La rotación drástica –cambiar el signo del partido votado- alterna en
determinados países con la erosión de los partidos mayoritarios que, sin perder
mayorías relativas se ven obligados a formar coaliciones, escenario que parece
aplicable a España si se consolida, como parece, a lo largo del año electoral el fin
del bipartidismo. Análogamente los votantes pueden mostrar un resentimiento
hacia los partidos ‘clásicos’ y desviar su voto hacia nuevos partidos, en ocasiones
de signo populista, en particular en los países de Europa oriental con un sistema
de partidos más volátil y menos institucionalizado, aunque también en Europa
occidental se observan signos inquietantes de institucionalización de partidos
de dudoso talante democrático. También descubriremos en penúltimo lugar a
los abstencionistas, aquellos que nunca votarán.

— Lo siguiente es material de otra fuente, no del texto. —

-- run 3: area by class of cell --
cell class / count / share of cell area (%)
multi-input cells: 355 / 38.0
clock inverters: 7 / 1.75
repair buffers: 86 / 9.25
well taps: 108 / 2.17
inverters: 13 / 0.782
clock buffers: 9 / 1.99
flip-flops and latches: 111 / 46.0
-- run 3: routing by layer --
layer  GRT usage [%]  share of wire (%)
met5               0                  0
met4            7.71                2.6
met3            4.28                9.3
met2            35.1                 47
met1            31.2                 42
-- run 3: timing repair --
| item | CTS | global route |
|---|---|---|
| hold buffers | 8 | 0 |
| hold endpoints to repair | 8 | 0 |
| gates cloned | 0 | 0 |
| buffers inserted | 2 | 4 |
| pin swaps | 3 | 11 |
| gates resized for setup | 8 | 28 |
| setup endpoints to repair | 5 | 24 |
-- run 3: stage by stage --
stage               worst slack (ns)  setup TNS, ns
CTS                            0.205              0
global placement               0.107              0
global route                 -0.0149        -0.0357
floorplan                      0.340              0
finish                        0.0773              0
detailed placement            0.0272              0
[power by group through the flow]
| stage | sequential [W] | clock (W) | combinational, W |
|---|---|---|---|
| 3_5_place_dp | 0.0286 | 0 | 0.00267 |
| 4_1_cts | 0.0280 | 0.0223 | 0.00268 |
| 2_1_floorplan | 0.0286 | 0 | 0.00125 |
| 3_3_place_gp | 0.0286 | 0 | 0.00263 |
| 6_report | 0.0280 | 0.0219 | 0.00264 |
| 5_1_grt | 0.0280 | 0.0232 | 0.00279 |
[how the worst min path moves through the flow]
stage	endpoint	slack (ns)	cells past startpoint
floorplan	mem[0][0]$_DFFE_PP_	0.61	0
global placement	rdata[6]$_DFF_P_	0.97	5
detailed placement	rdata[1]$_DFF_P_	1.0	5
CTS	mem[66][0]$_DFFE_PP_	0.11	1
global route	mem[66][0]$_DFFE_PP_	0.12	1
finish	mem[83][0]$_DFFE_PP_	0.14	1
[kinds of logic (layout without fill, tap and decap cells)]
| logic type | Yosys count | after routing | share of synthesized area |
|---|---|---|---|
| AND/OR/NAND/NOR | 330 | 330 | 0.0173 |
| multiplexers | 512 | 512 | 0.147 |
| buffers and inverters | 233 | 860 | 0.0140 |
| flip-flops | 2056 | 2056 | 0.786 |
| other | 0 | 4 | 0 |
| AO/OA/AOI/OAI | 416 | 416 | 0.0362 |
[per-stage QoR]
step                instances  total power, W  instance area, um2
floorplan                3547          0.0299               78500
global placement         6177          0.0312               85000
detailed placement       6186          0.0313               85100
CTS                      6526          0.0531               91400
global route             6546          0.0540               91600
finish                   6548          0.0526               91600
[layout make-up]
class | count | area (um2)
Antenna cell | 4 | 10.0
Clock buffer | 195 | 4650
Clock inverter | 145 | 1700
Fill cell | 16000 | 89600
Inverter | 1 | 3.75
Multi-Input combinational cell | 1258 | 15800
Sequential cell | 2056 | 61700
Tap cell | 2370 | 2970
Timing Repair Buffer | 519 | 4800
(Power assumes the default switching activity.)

Finalmente los votantes más
desilusionados han apoyado alternativas ‘anti-partidos’, como las del cómico
Jon Gnarr en Islandia, Beppe Grillo en Italia o Manuel Coelho en Portugal.
En el contexto español de una economía que remonta decididamente una crisis
brutal, las pautas señaladas tejerán las futuras consultas, y tampoco será difícil
discernirlas en los resultados de los comicios de ayer.